Saved data entries
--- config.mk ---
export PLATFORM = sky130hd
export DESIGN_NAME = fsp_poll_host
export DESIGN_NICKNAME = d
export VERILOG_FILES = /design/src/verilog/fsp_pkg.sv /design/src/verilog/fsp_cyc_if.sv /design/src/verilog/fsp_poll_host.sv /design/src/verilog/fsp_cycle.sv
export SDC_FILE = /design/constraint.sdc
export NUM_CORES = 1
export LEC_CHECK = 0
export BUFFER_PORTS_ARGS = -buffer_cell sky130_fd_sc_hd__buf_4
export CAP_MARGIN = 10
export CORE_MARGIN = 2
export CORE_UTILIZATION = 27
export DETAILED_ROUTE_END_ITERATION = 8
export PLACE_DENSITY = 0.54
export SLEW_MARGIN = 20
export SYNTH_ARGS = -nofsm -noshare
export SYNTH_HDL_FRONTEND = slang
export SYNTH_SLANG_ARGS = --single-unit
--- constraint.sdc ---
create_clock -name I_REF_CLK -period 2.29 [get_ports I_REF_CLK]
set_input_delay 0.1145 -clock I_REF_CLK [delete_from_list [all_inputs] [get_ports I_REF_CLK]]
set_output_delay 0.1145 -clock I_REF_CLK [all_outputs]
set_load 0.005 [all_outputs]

==

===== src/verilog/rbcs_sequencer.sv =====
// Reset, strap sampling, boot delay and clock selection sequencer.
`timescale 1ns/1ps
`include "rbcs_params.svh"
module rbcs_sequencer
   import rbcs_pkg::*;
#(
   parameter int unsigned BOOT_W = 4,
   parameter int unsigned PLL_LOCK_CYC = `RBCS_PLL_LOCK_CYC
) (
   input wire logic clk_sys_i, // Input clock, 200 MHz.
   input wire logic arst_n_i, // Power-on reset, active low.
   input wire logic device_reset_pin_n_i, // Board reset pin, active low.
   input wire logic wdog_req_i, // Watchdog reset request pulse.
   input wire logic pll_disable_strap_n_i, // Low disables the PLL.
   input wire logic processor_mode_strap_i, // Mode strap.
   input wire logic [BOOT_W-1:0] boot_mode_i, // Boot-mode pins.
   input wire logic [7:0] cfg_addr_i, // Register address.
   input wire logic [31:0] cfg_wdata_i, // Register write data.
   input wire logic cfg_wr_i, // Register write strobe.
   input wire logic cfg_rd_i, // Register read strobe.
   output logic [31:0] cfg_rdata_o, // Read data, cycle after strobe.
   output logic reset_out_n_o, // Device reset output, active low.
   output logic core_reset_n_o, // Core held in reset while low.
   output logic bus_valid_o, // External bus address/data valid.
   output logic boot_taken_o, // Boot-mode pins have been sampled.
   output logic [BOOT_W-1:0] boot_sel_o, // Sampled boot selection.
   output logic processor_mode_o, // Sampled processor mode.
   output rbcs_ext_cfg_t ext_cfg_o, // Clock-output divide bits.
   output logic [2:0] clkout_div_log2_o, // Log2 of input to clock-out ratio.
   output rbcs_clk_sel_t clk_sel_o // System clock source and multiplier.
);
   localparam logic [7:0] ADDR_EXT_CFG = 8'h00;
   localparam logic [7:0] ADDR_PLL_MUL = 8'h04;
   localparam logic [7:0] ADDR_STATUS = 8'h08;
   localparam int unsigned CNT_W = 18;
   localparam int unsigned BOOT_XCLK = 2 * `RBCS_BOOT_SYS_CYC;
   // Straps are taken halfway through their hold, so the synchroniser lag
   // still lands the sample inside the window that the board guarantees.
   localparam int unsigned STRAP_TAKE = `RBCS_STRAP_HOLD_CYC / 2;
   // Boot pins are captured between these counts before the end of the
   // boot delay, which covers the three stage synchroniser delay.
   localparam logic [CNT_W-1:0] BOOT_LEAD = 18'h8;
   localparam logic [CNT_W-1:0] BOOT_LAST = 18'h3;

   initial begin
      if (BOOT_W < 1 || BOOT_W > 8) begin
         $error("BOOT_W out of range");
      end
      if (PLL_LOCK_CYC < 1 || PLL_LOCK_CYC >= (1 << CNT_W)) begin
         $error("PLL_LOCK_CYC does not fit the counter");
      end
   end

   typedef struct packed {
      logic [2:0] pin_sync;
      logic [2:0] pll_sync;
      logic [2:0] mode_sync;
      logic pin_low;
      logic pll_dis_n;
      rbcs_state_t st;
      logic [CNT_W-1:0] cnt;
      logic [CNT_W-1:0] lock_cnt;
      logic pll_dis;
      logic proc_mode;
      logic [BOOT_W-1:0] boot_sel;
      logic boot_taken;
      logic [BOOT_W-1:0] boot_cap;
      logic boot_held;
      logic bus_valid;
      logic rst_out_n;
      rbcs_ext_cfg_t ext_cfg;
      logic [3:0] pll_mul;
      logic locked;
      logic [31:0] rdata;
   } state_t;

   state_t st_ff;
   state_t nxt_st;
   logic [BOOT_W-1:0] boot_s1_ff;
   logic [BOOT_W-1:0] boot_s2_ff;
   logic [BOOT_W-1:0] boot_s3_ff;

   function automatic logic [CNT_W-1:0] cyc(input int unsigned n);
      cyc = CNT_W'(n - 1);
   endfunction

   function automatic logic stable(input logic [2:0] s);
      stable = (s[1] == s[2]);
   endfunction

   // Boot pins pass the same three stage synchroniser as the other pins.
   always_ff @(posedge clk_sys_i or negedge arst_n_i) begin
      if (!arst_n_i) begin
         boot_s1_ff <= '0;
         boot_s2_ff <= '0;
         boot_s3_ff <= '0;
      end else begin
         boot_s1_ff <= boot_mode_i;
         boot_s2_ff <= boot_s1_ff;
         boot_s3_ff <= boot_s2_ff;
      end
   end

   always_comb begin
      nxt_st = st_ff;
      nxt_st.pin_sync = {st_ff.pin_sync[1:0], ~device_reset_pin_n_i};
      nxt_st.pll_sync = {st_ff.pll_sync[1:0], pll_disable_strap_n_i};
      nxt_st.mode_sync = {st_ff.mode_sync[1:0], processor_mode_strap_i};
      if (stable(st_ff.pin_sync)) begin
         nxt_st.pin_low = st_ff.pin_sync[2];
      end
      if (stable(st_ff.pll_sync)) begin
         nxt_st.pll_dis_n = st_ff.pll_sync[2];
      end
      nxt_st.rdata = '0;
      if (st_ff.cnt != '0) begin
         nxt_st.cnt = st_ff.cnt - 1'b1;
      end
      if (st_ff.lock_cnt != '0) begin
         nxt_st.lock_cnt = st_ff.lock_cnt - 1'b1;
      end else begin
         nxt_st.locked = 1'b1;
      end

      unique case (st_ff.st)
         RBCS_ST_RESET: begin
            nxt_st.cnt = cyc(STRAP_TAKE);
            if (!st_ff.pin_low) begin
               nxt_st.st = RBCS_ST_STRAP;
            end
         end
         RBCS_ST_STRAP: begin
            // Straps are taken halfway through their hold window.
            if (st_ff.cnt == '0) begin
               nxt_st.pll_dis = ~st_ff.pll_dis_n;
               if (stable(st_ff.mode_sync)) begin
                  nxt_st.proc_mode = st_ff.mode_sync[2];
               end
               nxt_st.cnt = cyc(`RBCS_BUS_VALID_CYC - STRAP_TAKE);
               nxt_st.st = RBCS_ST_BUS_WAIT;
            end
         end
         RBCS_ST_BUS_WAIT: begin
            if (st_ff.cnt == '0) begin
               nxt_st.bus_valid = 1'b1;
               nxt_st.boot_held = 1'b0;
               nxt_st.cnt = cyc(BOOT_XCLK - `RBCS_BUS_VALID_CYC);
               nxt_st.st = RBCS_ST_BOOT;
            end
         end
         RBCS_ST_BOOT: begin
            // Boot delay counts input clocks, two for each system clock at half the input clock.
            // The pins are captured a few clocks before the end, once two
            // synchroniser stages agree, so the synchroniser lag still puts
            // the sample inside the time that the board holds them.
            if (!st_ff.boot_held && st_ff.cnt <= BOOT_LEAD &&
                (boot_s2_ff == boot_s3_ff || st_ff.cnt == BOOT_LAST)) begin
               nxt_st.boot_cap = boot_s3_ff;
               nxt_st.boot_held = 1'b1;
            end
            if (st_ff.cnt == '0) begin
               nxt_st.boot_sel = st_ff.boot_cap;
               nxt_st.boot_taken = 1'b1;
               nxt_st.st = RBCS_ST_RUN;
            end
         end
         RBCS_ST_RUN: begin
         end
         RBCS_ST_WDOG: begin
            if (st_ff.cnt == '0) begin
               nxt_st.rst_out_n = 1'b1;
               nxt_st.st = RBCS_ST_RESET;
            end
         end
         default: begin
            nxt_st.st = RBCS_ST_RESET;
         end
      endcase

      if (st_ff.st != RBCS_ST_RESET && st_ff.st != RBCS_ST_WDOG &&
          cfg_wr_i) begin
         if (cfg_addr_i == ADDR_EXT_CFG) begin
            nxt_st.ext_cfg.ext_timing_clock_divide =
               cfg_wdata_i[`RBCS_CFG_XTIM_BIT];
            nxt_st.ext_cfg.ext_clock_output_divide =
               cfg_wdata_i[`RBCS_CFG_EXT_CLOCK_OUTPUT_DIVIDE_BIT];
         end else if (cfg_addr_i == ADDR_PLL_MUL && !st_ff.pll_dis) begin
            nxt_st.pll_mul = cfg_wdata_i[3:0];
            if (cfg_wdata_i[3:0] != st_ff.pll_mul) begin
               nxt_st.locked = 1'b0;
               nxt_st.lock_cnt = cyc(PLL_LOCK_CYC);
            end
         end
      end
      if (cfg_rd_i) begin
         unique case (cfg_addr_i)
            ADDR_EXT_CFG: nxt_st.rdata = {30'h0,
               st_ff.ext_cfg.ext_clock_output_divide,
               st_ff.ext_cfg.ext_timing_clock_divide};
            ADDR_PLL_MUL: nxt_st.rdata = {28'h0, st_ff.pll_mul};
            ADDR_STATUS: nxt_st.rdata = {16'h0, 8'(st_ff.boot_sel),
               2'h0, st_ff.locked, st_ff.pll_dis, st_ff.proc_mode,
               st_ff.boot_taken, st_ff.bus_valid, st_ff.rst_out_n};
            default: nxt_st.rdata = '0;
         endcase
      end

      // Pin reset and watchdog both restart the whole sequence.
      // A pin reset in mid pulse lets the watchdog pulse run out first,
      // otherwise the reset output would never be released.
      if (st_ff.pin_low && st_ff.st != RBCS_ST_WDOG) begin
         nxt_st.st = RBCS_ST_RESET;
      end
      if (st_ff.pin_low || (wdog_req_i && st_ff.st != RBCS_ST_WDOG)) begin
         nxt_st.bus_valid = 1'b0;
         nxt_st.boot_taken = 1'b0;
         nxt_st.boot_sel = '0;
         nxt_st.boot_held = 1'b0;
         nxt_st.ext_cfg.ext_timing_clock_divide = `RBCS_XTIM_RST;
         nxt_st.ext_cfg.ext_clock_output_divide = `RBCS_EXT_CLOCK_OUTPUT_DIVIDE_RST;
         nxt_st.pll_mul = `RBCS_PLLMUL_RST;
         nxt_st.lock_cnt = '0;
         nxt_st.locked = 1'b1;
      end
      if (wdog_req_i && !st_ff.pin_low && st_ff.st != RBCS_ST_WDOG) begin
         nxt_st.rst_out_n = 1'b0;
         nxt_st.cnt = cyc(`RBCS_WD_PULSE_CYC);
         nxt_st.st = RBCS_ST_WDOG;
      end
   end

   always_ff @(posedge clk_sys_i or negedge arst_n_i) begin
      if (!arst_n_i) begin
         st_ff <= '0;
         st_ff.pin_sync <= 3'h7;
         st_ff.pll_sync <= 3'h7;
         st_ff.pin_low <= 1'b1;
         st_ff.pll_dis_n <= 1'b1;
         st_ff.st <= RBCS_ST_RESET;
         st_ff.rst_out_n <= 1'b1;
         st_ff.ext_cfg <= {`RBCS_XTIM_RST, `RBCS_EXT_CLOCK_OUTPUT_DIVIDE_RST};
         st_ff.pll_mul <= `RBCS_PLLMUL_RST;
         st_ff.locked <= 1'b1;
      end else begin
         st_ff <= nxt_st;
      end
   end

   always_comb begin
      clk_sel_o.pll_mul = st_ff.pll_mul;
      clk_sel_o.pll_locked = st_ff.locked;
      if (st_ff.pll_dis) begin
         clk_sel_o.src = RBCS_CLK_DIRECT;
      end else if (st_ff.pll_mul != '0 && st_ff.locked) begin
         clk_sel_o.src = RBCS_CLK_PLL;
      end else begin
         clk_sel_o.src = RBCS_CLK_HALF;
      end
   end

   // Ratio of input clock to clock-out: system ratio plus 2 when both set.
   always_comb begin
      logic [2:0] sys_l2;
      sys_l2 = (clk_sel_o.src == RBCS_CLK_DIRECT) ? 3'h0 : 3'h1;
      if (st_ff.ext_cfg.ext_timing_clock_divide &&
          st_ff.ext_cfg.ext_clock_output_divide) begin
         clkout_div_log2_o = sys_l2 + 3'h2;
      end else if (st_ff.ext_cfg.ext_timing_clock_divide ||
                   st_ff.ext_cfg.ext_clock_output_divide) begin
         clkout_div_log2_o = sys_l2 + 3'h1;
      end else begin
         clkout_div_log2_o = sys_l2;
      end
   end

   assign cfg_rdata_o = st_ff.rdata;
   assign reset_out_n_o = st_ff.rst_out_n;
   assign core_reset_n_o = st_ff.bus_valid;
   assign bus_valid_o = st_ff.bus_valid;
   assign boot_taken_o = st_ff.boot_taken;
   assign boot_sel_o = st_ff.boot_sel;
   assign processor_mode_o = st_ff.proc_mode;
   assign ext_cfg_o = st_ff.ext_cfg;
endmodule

---

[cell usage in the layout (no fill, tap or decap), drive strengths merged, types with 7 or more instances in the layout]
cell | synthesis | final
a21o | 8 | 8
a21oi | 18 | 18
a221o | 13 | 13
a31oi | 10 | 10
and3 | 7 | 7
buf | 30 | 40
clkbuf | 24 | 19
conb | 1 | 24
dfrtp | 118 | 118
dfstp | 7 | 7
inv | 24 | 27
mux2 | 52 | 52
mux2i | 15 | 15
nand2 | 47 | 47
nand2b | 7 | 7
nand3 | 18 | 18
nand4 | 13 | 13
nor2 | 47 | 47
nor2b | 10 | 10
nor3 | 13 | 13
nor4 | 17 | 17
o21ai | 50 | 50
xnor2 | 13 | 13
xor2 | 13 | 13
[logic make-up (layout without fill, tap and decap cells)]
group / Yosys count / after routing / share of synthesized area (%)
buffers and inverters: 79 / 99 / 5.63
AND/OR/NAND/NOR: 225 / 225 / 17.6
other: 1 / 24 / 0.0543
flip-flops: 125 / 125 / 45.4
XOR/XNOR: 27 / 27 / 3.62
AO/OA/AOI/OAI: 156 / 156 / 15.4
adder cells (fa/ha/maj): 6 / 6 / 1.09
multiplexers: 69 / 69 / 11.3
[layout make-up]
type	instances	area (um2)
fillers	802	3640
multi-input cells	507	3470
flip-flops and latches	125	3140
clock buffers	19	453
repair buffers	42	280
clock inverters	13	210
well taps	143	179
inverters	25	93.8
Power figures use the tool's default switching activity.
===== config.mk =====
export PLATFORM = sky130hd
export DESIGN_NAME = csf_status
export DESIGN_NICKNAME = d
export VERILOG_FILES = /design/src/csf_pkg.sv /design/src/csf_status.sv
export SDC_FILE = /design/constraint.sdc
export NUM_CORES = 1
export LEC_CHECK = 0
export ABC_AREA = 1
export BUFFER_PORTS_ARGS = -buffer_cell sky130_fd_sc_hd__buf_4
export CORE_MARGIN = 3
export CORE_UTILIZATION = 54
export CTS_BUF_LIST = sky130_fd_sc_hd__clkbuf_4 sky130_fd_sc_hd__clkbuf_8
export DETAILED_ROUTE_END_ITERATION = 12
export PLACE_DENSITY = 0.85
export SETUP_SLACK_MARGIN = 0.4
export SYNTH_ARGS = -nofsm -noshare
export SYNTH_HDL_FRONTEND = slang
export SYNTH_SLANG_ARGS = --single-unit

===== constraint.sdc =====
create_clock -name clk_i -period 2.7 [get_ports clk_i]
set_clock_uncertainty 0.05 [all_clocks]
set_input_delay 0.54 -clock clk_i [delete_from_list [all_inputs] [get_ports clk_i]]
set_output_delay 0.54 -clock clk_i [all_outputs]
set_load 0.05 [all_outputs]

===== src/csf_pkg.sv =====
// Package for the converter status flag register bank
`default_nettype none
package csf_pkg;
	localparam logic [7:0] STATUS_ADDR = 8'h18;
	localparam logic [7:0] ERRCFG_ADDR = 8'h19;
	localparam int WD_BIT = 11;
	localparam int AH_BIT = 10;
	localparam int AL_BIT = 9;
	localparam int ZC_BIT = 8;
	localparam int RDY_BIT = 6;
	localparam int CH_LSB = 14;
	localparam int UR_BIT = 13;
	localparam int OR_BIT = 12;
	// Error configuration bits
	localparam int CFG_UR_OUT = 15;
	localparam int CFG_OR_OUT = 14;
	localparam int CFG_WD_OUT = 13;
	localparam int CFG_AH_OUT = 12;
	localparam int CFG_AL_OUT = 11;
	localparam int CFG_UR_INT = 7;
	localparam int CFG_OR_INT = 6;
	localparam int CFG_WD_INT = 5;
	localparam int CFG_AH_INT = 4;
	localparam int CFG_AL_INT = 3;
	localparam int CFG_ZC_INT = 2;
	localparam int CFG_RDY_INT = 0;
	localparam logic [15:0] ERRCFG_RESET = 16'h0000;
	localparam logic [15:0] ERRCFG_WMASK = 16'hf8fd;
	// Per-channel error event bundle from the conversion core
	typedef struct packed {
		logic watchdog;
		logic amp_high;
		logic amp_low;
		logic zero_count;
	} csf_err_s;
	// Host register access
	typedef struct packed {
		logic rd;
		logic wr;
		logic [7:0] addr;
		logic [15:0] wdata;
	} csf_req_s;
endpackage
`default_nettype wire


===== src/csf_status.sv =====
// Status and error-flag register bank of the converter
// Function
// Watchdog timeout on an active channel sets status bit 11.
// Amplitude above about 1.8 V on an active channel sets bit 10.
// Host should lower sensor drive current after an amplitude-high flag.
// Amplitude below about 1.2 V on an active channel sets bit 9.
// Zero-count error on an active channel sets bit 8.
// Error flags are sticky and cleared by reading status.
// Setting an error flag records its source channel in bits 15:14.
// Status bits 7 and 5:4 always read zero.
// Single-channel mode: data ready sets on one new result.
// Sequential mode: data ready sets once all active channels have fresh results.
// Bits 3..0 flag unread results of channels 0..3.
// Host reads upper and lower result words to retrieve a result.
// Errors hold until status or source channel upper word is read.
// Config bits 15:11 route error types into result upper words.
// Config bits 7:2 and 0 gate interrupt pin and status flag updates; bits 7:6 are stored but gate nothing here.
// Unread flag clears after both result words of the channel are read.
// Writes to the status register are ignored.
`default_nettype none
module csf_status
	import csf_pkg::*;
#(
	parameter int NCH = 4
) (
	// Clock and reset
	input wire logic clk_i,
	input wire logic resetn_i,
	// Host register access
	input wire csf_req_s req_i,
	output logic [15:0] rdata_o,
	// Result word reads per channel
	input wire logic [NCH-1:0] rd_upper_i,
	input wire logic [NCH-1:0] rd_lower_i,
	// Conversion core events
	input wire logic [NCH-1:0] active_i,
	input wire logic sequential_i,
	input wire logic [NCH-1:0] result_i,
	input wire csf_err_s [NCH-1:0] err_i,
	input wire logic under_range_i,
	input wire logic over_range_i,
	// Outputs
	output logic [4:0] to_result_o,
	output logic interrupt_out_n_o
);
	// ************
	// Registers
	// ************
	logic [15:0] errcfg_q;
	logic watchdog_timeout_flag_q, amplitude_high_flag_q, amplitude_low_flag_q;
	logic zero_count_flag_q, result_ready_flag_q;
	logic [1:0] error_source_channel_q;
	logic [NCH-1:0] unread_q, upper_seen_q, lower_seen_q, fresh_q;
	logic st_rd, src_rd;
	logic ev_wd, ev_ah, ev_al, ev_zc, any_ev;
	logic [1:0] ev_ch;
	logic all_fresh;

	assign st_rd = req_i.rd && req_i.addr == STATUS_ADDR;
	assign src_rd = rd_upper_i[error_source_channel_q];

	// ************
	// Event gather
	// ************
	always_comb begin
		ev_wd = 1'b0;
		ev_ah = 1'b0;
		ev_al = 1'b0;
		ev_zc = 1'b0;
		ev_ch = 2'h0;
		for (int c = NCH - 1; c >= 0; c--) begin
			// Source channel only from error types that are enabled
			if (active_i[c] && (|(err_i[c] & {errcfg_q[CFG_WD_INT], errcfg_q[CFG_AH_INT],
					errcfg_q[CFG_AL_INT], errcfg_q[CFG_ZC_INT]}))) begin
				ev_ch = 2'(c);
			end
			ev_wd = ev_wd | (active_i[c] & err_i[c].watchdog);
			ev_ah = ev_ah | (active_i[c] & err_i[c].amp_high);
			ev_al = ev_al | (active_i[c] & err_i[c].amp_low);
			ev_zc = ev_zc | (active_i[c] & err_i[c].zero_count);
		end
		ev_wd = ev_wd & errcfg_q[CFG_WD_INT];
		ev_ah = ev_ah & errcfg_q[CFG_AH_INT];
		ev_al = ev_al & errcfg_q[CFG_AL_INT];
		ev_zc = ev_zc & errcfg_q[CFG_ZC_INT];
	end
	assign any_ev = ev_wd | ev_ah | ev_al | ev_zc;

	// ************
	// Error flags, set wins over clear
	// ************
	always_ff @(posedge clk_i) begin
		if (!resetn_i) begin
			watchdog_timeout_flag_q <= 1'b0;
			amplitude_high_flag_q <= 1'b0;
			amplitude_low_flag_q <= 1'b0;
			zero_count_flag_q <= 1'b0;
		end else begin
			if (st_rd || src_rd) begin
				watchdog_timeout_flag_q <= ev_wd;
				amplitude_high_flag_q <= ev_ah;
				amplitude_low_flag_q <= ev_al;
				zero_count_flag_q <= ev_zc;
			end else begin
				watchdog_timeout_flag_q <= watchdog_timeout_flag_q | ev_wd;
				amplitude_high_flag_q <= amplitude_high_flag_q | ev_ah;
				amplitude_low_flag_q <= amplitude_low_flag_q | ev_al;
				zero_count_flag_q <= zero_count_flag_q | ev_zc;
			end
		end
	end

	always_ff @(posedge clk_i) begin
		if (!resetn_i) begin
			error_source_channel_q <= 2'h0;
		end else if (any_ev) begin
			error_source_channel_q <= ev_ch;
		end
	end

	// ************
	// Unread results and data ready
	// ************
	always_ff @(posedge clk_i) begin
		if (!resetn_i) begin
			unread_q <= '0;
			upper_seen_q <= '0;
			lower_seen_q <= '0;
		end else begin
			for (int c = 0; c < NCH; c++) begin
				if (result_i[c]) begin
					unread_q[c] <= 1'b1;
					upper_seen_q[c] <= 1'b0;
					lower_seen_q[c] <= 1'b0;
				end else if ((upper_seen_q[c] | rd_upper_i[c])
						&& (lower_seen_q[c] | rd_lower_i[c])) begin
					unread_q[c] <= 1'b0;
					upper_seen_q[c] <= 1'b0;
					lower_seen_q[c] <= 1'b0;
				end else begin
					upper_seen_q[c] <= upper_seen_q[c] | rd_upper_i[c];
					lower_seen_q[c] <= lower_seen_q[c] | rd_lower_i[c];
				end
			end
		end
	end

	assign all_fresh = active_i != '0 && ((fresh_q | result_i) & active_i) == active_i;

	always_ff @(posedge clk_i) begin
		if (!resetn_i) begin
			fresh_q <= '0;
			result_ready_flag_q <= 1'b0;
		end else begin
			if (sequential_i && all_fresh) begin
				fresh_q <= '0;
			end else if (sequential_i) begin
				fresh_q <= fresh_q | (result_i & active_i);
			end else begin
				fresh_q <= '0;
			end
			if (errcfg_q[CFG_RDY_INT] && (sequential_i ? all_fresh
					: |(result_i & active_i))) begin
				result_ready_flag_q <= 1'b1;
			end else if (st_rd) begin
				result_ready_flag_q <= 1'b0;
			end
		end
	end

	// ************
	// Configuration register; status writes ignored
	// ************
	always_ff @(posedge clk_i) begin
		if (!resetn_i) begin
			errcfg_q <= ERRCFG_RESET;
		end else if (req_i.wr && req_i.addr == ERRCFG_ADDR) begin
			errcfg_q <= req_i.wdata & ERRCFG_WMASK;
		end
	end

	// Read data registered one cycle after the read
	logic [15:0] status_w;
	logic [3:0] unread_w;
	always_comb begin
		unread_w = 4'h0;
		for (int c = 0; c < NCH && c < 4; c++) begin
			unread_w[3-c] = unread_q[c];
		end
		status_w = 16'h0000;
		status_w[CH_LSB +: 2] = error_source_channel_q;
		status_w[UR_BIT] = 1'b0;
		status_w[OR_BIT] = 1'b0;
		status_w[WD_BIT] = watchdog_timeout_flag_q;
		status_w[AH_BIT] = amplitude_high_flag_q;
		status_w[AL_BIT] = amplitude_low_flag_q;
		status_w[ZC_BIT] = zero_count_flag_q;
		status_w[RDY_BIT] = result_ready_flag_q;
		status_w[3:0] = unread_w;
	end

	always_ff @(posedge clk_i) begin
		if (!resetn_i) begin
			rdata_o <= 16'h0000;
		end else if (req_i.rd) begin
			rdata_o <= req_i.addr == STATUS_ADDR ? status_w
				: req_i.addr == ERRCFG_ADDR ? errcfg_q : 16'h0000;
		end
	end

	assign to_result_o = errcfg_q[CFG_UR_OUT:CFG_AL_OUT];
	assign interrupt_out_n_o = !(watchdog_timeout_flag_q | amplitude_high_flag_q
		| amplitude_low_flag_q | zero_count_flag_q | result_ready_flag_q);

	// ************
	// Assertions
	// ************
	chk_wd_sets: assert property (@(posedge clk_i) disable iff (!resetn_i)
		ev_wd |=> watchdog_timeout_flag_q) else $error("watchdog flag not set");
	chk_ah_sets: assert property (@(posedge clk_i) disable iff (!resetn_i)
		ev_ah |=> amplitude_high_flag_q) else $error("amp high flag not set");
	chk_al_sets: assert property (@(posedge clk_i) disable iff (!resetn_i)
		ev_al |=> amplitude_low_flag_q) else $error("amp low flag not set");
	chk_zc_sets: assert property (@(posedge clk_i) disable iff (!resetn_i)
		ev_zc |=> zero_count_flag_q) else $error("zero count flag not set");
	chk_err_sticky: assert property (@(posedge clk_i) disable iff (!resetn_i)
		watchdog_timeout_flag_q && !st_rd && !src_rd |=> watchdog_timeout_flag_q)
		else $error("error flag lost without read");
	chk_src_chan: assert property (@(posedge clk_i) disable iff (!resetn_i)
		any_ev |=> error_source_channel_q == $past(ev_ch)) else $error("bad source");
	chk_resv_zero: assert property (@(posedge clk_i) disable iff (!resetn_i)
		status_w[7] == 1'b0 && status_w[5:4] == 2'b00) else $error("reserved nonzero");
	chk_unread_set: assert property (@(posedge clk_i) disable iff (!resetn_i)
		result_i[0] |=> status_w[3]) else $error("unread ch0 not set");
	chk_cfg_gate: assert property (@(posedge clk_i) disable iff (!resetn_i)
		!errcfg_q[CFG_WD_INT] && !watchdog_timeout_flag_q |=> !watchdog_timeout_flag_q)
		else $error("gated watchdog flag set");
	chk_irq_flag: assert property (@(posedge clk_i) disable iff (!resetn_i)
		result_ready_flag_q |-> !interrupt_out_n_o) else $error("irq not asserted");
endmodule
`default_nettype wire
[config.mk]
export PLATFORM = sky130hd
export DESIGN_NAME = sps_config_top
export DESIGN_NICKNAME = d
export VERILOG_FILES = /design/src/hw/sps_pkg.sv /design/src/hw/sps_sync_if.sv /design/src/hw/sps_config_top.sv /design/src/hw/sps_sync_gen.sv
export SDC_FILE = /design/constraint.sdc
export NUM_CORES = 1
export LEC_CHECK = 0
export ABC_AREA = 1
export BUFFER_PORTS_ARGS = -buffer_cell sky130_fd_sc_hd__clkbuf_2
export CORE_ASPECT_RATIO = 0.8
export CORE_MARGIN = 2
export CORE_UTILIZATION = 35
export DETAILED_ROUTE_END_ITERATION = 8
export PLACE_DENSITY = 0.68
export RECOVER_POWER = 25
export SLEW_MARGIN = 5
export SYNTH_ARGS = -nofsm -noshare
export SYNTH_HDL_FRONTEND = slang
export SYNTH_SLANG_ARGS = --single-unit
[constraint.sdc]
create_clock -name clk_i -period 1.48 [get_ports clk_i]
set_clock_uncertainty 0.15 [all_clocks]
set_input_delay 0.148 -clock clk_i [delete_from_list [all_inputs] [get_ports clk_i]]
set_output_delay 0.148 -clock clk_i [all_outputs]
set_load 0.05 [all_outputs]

## Directions
Search the records for the word "after" and copy every line where it occurs.

## Response to the task
   output logic [31:0] cfg_rdata_o, // Read data, cycle after strobe.
group / Yosys count / after routing / share of synthesized area (%)
// Host should lower sensor drive current after an amplitude-high flag.
// Unread flag clears after both result words of the channel are read.
	// Read data registered one cycle after the read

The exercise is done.